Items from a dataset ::
━━━━━━━━━━━━━━━━━━━━

[config.mk]
export PLATFORM = sky130hd
export DESIGN_NAME = sdr_arbiter
export DESIGN_NICKNAME = d
export VERILOG_FILES = /design/src/rtl/sdr_arbiter_pkg.sv /design/src/rtl/sdr_arb_rr2.sv /design/src/rtl/sdr_arbiter.sv
export SDC_FILE = /design/constraint.sdc
export NUM_CORES = 1
export LEC_CHECK = 0
export CAP_MARGIN = 20
export CORE_ASPECT_RATIO = 0.75
export CORE_UTILIZATION = 35
export CTS_BUF_LIST = sky130_fd_sc_hd__clkbuf_8
export DETAILED_ROUTE_END_ITERATION = 7
export GPL_ROUTABILITY_DRIVEN = 0
export PLACE_DENSITY = 0.72
export SLEW_MARGIN = 10
export SYNTH_ARGS = -nofsm -noshare
export SYNTH_HDL_FRONTEND = slang
export SYNTH_HIERARCHICAL = 1
export SYNTH_SLANG_ARGS = --single-unit
export TNS_END_PERCENT = 10
[constraint.sdc]
create_clock -name clk -period 2.19 [get_ports clk]
set_input_delay 0.657 -clock clk [delete_from_list [all_inputs] [get_ports clk]]
set_output_delay 0.657 -clock clk [all_outputs]
set_load 0.01 [all_outputs]
[src/rtl/sdr_arbiter_pkg.sv]
// -----------------------------------------------------------------------------
// sdr_arbiter_pkg
// Shared definitions for the two-port SDRAM user-port arbiter:
//   - state_e      : 2-bit FSM encoding (IDLE, HOLD, RD_WAIT)
//   - ID_W / id_t  : requester id width and type
//   - CNT_W        : read-timeout counter width (timeouts up to 1023 cycles)
//   - ERR_DATA_DEF : default data returned for a timed-out read
// -----------------------------------------------------------------------------
package sdr_arbiter_pkg;

    localparam int ID_W  = 1;
    localparam int CNT_W = 10;

    typedef logic [ID_W-1:0] id_t;

    typedef enum logic [1:0] {
        ST_IDLE    = 2'd0,
        ST_HOLD    = 2'd1,
        ST_RD_WAIT = 2'd2
    } state_e;

    localparam logic [31:0] ERR_DATA_DEF = 32'hDEAD_BEEF;

endpackage

[src/rtl/sdr_arb_rr2.sv]
// -----------------------------------------------------------------------------
// sdr_arb_rr2
// Combinational two-requester winner selection.
//   RR_EN = 1 : on a tie, the requester that was NOT granted last wins.
//   RR_EN = 0 : on a tie, requester 0 always wins.
// Ports:
//   req_i   [1:0] in   request vector, bit N = requester N
//   last_i        in   id of the most recent grant
//   valid_o       out  at least one request is present
//   gnt_o         out  id of the winner (meaningful only when valid_o = 1)
// -----------------------------------------------------------------------------
module sdr_arb_rr2
    import sdr_arbiter_pkg::*;
#(
    parameter bit RR_EN = 1'b1
) (
    input  logic [1:0] req_i,
    input  id_t        last_i,
    output logic       valid_o,
    output id_t        gnt_o
);

    always_comb begin
        valid_o = |req_i;
        gnt_o   = '0;
        if (req_i[0] && req_i[1]) begin
            gnt_o = RR_EN ? ~last_i : id_t'(0);
        end else if (req_i[1]) begin
            gnt_o = id_t'(1);
        end
    end

endmodule

[src/rtl/sdr_arbiter.sv]
// -----------------------------------------------------------------------------
// sdr_arbiter
// Arbitrates two requesters onto one SDRAM controller user port. One
// transaction is outstanding at a time; reads wait for the controller's
// return (or a timeout) and the data is routed back to the owner.
// Every output is driven straight from a register.
// Ports:
//   clk, rst                  clock, synchronous active-high reset
//   mN_req/rw/addr/wdata      requester N command (held until mN_ack)
//   mN_ack                    one-cycle accept/issue pulse
//   mN_rvalid/rdata/rerr      read return; rerr marks a timed-out read
//   sdr_addr/rw/wdata         registered command to the controller
//   sdr_in_valid              one-cycle issue pulse to the controller
//   sdr_busy                  controller cannot accept a command
//   sdr_out_valid/rdata       controller read return
// RD_TIMEOUT must lie in 4..1023.
// -----------------------------------------------------------------------------
module sdr_arbiter
    import sdr_arbiter_pkg::*;
#(
    parameter bit          RR_EN      = 1'b1,
    parameter int          RD_TIMEOUT = 64,
    parameter logic [31:0] ERR_DATA   = ERR_DATA_DEF
) (
    input  logic        clk,
    input  logic        rst,
    input  logic        m0_req,
    input  logic        m0_rw,
    input  logic [22:0] m0_addr,
    input  logic [31:0] m0_wdata,
    output logic        m0_ack,
    output logic        m0_rvalid,
    output logic [31:0] m0_rdata,
    output logic        m0_rerr,
    input  logic        m1_req,
    input  logic        m1_rw,
    input  logic [22:0] m1_addr,
    input  logic [31:0] m1_wdata,
    output logic        m1_ack,
    output logic        m1_rvalid,
    output logic [31:0] m1_rdata,
    output logic        m1_rerr,
    output logic [22:0] sdr_addr,
    output logic        sdr_rw,
    output logic [31:0] sdr_wdata,
    output logic        sdr_in_valid,
    input  logic        sdr_busy,
    input  logic        sdr_out_valid,
    input  logic [31:0] sdr_rdata
);

    // The counter starts at RD_TIMEOUT-1 and times out on the cycle it reads
    // zero, so the owner is answered after exactly RD_TIMEOUT RD_WAIT cycles.
    localparam logic [CNT_W-1:0] TO_LOAD = CNT_W'(RD_TIMEOUT - 1);

    state_e            state_q, state_d;
    logic              hold_first_q, hold_first_d;
    logic [CNT_W-1:0]  cnt_q, cnt_d;
    id_t               owner_q, owner_d;
    id_t               last_q, last_d;
    logic              in_valid_q, in_valid_d;
    logic [22:0]       addr_q, addr_d;
    logic              rw_q, rw_d;
    logic [31:0]       wdata_q, wdata_d;
    logic [1:0]        ack_q, ack_d;
    logic [1:0]        rvalid_q, rvalid_d;
    logic [1:0]        rerr_q, rerr_d;
    logic [31:0]       rdata0_q, rdata0_d;
    logic [31:0]       rdata1_q, rdata1_d;

    logic              gnt_valid;
    id_t               gnt_id;
    logic [31:0]       ret_data;

    sdr_arb_rr2 #(
        .RR_EN (RR_EN)
    ) u_arb (
        .req_i   ({m1_req, m0_req}),
        .last_i  (last_q),
        .valid_o (gnt_valid),
        .gnt_o   (gnt_id)
    );

    // NOTE: every variable gets a default before the case so no path leaves
    // it unassigned; otherwise synthesis infers a latch.
    always_comb begin
        state_d      = state_q;
        hold_first_d = 1'b0;
        cnt_d        = cnt_q;
        owner_d      = owner_q;
        last_d       = last_q;
        in_valid_d   = 1'b0;
        addr_d       = addr_q;
        rw_d         = rw_q;
        wdata_d      = wdata_q;
        ack_d        = '0;
        rvalid_d     = '0;
        rerr_d       = '0;
        rdata0_d     = rdata0_q;
        rdata1_d     = rdata1_q;
        ret_data     = '0;

        case (state_q)
            ST_IDLE: begin
                if (!sdr_busy && gnt_valid) begin
                    in_valid_d     = 1'b1;
                    ack_d[gnt_id]  = 1'b1;
                    last_d         = gnt_id;
                    owner_d        = gnt_id;
                    if (gnt_id == id_t'(1)) begin
                        rw_d    = m1_rw;
                        addr_d  = m1_addr;
                        wdata_d = m1_wdata;
                    end else begin
                        rw_d    = m0_rw;
                        addr_d  = m0_addr;
                        wdata_d = m0_wdata;
                    end
                    if (rw_d) begin
                        state_d      = ST_HOLD;
                        hold_first_d = 1'b1;
                    end else begin
                        state_d = ST_RD_WAIT;
                        cnt_d   = TO_LOAD;
                    end
                end
            end

            // The first HOLD cycle is unconditional: the controller raises
            // sdr_busy one cycle after seeing sdr_in_valid, so busy is not
            // trustworthy until the second cycle.
            ST_HOLD: begin
                if (!hold_first_q && !sdr_busy) begin
                    state_d = ST_IDLE;
                end
            end

            ST_RD_WAIT: begin
                if (sdr_out_valid || cnt_q == '0) begin
                    ret_data        = sdr_out_valid ? sdr_rdata : ERR_DATA;
                    rvalid_d[owner_q] = 1'b1;
                    rerr_d[owner_q]   = !sdr_out_valid;
                    if (owner_q == id_t'(1)) begin
                        rdata1_d = ret_data;
                    end else begin
                        rdata0_d = ret_data;
                    end
                    state_d      = ST_HOLD;
                    hold_first_d = 1'b1;
                end else begin
                    cnt_d = cnt_q - 1'b1;
                end
            end

            default: state_d = ST_IDLE;
        endcase
    end

    // NOTE: non-blocking assignments here so every register samples the
    // pre-edge value of every other register, independent of statement order.
    always_ff @(posedge clk) begin
        if (rst) begin
            state_q      <= ST_IDLE;
            hold_first_q <= 1'b0;
            cnt_q        <= '0;
            owner_q      <= '0;
            last_q       <= '0;
            in_valid_q   <= 1'b0;
            addr_q       <= '0;
            rw_q         <= 1'b0;
            wdata_q      <= '0;
            ack_q        <= '0;
            rvalid_q     <= '0;
            rerr_q       <= '0;
            rdata0_q     <= '0;
            rdata1_q     <= '0;
        end else begin
            state_q      <= state_d;
            hold_first_q <= hold_first_d;
            cnt_q        <= cnt_d;
            owner_q      <= owner_d;
            last_q       <= last_d;
            in_valid_q   <= in_valid_d;
            addr_q       <= addr_d;
            rw_q         <= rw_d;
            wdata_q      <= wdata_d;
            ack_q        <= ack_d;
            rvalid_q     <= rvalid_d;
            rerr_q       <= rerr_d;
            rdata0_q     <= rdata0_d;
            rdata1_q     <= rdata1_d;
        end
    end

    assign sdr_in_valid = in_valid_q;
    assign sdr_addr     = addr_q;
    assign sdr_rw       = rw_q;
    assign sdr_wdata    = wdata_q;
    assign m0_ack       = ack_q[0];
    assign m1_ack       = ack_q[1];
    assign m0_rvalid    = rvalid_q[0];
    assign m1_rvalid    = rvalid_q[1];
    assign m0_rerr      = rerr_q[0];
    assign m1_rerr      = rerr_q[1];
    assign m0_rdata     = rdata0_q;
    assign m1_rdata     = rdata1_q;

endmodule

==> metrics.yaml <==
timing:
  final_hold_viol_count: 0
  number_of_max_slew_violations_in_the_final_report: 0
  final_min_period_over_clock_period_pct: 96.3
  tightestPinTransition_ns: 0.765
  post-route-min-period_ns: 2.11
  setup_viol_count_final: 0
  max_clock_freq_mhz: 474
  final.setup_skew_ns: 0.0124
  max-slew-margin-rel_pct: 49.0
worst_setup_path:
  worstPathArrival_ns: 2.44
  worst_path_largest_cell_delay_ns: 0.49
  critical_path.reg2reg.endpoint: "m1_rdata[11]"
  criticalPathCategory: "in2reg"
  flop_to_flop_setup_slack_ns: 0.12
  worst_r2r_path_depth: 7
  critPathCaptureType: "register"
  worst-path-max-fanout: 6
  worst_path_required_time_ns: 2.52
  worst_r2r_startpoint: "cnt_q[1]"
  cell_with_the_largest_stage_delay_on_the_worst_path: "or4b_4"
  critical_path.cell_chain: "clkdlybuf4s50_1 -> or2_1 -> or4b_4 -> nor2_1 -> buf_4 -> o21ai_1 -> a221oi_1"
  setup.worst_path.start_class: "input port"
floorplanning:
  chipHeight_um: 116
  top_level_ports: 277
  rows: 41
  floorplan.die_area_um2: 18000
  core_region_area_um2: 16900
  die_w_um: 155
  initial_core_util_pct: 36.1
route:
  count_of_tritonroute_iterations_in_the_first_routing_pass: 7
  drt-initial-drc-count: 346
  detail_route.vias_per_cell: 5.34
  totalWireLength_um: 19100
  drt-wirelength-per-cell_um: 16.7
  route.vias.total: 6109
  route.detailed.drc: 0
  drtAntennaViolNets: 0
worst_hold_path:
  timing.hold.worst.start: "m0_rdata[22]"
  whs_endpoint: "m0_rdata[22]"
  hold_path_depth: 2
  worstHoldPathType: "reg2reg"
cells_and_area:
  area_growth_syn_to_layout_pct: 58.0
  layout-drive-gt1-share_pct: 10.2
  final_nets: 1068
  finish.instance_area_um2: 9650
  final_util_pct: 57.0
  n_antenna_cell: 0
  instances_no_fill: 1143
clock_network:
  tritoncts: "yes"
  clk_pin_slew_worst_paths_ns: 0.08
  cts-htree-levels: 4
  clock-sinks: 141
  cts_inserted_buffers: 17
  post_cts_hold_buffer_count: 0
  clock_latency_ns: 0.44
  post-cts-setup-buffer-count: 0
  root_buffer: "clkbuf_8"
  clock_tree.buffer_depth: 2
  cts_repair_resize_count: 0
synth:
  synth-warning-count: 6
  post_synth.cell_area_avg_um2: 9.23
  synth.most_common_cell: "dfxtp_1"
  synthFlopType: "dfxtp_1"
  synthesis.instances: 662
  synth.distinct_cells: 43
  ys_seq_area_share_pct: 46.2
  synth-edff-count: 0
  synth.net_count: 813
  netlist.area_leader.share_pct: 46.2
  synth.area.top_cells: "dfxtp_1, mux2i_1, a211oi_1"
  mappedNetlistArea_um2: 6110
  synthArstFlopShare_pct: 0
  synth.ff_latch_count: 141
  synth.largest_area_cell: "dfxtp_1"
  synthTopCellsByCount: "dfxtp_1, nor2_1, a211oi_1, nor3_1, mux2i_1"
pwr:
  p_leak_uw: 0.00337
  total_power_uw: 6590
  power_per_cell_area_nw_per_um2: 683
  irDropWorstVdd_v: 0.000430
grt:
  first_pass_grt_wire_length_um: 30000
  antenna_found_initial: 0
  gr-total-overflow: 0
  number_of_global_route_vias_before_repair: 5788
  track_usage_pct: 21.1
  pin_count_of_the_biggest_net_entering_global_routing: 67
run:
  max_cap_viol_count: 0
placed_design:
  half_perimeter_wire_length_after_detailed_placement_um: 13300
  place_inst: 1113
  portBuffers: 276
  placed_cell_area_um2: 9220
status:
  status: "finished, final reports clean"
[report_power, final]
part           switching, uW  internal (uW)
Clock                    997           1200
Sequential              97.2           2730
Combinational            751            816
Total                   1850           4750
[metrics by stage]
stage               setup TNS [ns]  worst slack (ns)  hold WS, ns
floorplan                        0            0.0585        0.440
global placement             -6.29            -0.274        0.453
detailed placement          -10.68            -0.315        0.465
CTS                              0            0.0415        0.470
global route              -0.00722          -0.00722        0.479
finish                           0            0.0820        0.473
[cells in the final DEF (no fill, tap or decap), drive strengths merged, types with 2 or more instances in the layout]
cell             n
a21oi           20
o31ai           22
clkinv           2
clkinvlp         4
or4b             2
nor2            65
or2              3
a311oi           3
clkbuf          20
dfxtp          141
o31a             2
nor4            50
or4              4
or3              2
o21ai            2
inv              9
nor3            58
clkdlybuf4s50  275
nand4           16
a211oi          58
a31oi           51
bufinv           3
mux2i           55
buf             41
nand3            2
nand2            5
[final cells by class]
| type | instances | area, um2 |
|---|---|---|
| Fill cell | 1529 | 7280 |
| Timing Repair Buffer | 316 | 3190 |
| Multi-Input combinational cell | 433 | 2920 |
| Sequential cell | 141 | 2820 |
| Clock buffer | 20 | 275 |
| Tap cell | 215 | 269 |
| Clock inverter | 10 | 141 |
| Inverter | 8 | 30.0 |
[sequential cells by signal, summed over array words and instances, names as in the netlist]
signal	count
state_q	2
sdr_wdata	32
sdr_addr	23
cnt_q	10
m1_rdata	32
hold_first_q	1
rerr_q	2
rvalid_q	2
sdr_rw	1
m0_rdata	32
last_q	1
ack_q	2
sdr_in_valid	1
[metal layers]
metal | part of all wire (%) | global-route usage [%] | vias to the layer above
met4 | 1.5 | 6.93 | 0
met5 | 0 | 0 | -
met2 | 46 | 33.7 | 209
li1 | - | - | 3036
met3 | 7.4 | 7.05 | 21
met1 | 45 | 27.1 | 2843
[worst max-delay path by stage]
stage | endpoint | from | cells after the start | slack, ns
2_1_floorplan | sdr_addr[16] | m1_req | 6 | 0.06
3_3_place_gp | cnt_q[6] | m1_req | 7 | -0.27
3_5_place_dp | cnt_q[4] | m1_req | 7 | -0.31
4_1_cts | m1_rdata[11] | cnt_q[1] | 7 | 0.04
5_1_grt | cnt_q[4] | m1_req | 7 | -0.007
6_report | cnt_q[4] | m1_req | 7 | 0.08
[cells by family after synthesis]
| family | synth area share (%) |
|---|---|
| buffers and inverters | 6.56 |
| DFF | 46.2 |
| adders and majority gates | 0.205 |
| and+or+nand+nor | 18.2 |
| AOI/OAI and AO/OA | 19.6 |
| muxes | 9.20 |
[critical path: cells and delay by family]
kind / cells / cell delay [ns]
buf+inv: 2 / 0.63
simple gates: 3 / 0.77
compound gates: 2 / 0.38
(Power assumes the default switching activity.)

━━━━━━━━━━━━━━━━━━━━

What is needed is a copy of every line above in which "until" appears.

Exercise response ::
//   mN_req/rw/addr/wdata      requester N command (held until mN_ack)
            // trustworthy until the second cycle.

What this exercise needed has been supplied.